--- Records to use ---

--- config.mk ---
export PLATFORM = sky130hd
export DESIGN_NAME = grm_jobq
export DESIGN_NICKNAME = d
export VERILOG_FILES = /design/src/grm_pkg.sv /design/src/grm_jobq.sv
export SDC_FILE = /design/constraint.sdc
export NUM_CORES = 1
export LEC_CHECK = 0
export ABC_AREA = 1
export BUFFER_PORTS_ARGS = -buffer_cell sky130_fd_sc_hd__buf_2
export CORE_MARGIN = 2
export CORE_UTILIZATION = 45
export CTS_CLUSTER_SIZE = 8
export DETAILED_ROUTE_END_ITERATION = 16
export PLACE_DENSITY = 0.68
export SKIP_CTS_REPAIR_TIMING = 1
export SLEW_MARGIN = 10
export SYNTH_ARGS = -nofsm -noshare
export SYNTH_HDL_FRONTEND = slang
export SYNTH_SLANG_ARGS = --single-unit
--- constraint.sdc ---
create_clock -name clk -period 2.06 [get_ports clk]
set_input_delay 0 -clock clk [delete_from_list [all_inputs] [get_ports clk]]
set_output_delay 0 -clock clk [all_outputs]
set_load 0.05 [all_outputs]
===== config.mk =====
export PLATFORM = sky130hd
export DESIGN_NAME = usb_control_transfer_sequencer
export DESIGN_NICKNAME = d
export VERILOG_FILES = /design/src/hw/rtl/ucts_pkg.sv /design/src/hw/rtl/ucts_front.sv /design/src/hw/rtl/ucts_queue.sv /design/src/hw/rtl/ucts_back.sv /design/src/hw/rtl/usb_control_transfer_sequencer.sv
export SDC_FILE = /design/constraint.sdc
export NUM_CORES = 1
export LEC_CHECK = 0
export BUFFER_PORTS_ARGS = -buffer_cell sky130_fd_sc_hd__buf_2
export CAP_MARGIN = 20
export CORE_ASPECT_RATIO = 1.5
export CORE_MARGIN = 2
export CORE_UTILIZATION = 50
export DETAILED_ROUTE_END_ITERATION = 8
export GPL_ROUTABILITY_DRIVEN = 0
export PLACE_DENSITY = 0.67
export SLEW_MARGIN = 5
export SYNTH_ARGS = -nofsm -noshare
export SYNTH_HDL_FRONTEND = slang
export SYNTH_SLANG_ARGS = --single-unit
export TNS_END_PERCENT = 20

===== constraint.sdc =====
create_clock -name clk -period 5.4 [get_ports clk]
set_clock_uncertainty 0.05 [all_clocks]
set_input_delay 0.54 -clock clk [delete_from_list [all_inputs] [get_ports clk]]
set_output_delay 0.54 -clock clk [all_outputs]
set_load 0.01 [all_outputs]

--- Exercise instructions ---
Begin with the first line of the data above and, please, print each line exactly until you have printed the line containing "set_output_delay 0.54 -clock"; print nothing else.

--- Task result ---
--- config.mk ---
export PLATFORM = sky130hd
export DESIGN_NAME = grm_jobq
export DESIGN_NICKNAME = d
export VERILOG_FILES = /design/src/grm_pkg.sv /design/src/grm_jobq.sv
export SDC_FILE = /design/constraint.sdc
export NUM_CORES = 1
export LEC_CHECK = 0
export ABC_AREA = 1
export BUFFER_PORTS_ARGS = -buffer_cell sky130_fd_sc_hd__buf_2
export CORE_MARGIN = 2
export CORE_UTILIZATION = 45
export CTS_CLUSTER_SIZE = 8
export DETAILED_ROUTE_END_ITERATION = 16
export PLACE_DENSITY = 0.68
export SKIP_CTS_REPAIR_TIMING = 1
export SLEW_MARGIN = 10
export SYNTH_ARGS = -nofsm -noshare
export SYNTH_HDL_FRONTEND = slang
export SYNTH_SLANG_ARGS = --single-unit
--- constraint.sdc ---
create_clock -name clk -period 2.06 [get_ports clk]
set_input_delay 0 -clock clk [delete_from_list [all_inputs] [get_ports clk]]
set_output_delay 0 -clock clk [all_outputs]
set_load 0.05 [all_outputs]
===== config.mk =====
export PLATFORM = sky130hd
export DESIGN_NAME = usb_control_transfer_sequencer
export DESIGN_NICKNAME = d
export VERILOG_FILES = /design/src/hw/rtl/ucts_pkg.sv /design/src/hw/rtl/ucts_front.sv /design/src/hw/rtl/ucts_queue.sv /design/src/hw/rtl/ucts_back.sv /design/src/hw/rtl/usb_control_transfer_sequencer.sv
export SDC_FILE = /design/constraint.sdc
export NUM_CORES = 1
export LEC_CHECK = 0
export BUFFER_PORTS_ARGS = -buffer_cell sky130_fd_sc_hd__buf_2
export CAP_MARGIN = 20
export CORE_ASPECT_RATIO = 1.5
export CORE_MARGIN = 2
export CORE_UTILIZATION = 50
export DETAILED_ROUTE_END_ITERATION = 8
export GPL_ROUTABILITY_DRIVEN = 0
export PLACE_DENSITY = 0.67
export SLEW_MARGIN = 5
export SYNTH_ARGS = -nofsm -noshare
export SYNTH_HDL_FRONTEND = slang
export SYNTH_SLANG_ARGS = --single-unit
export TNS_END_PERCENT = 20

===== constraint.sdc =====
create_clock -name clk -period 5.4 [get_ports clk]
set_clock_uncertainty 0.05 [all_clocks]
set_input_delay 0.54 -clock clk [delete_from_list [all_inputs] [get_ports clk]]
set_output_delay 0.54 -clock clk [all_outputs]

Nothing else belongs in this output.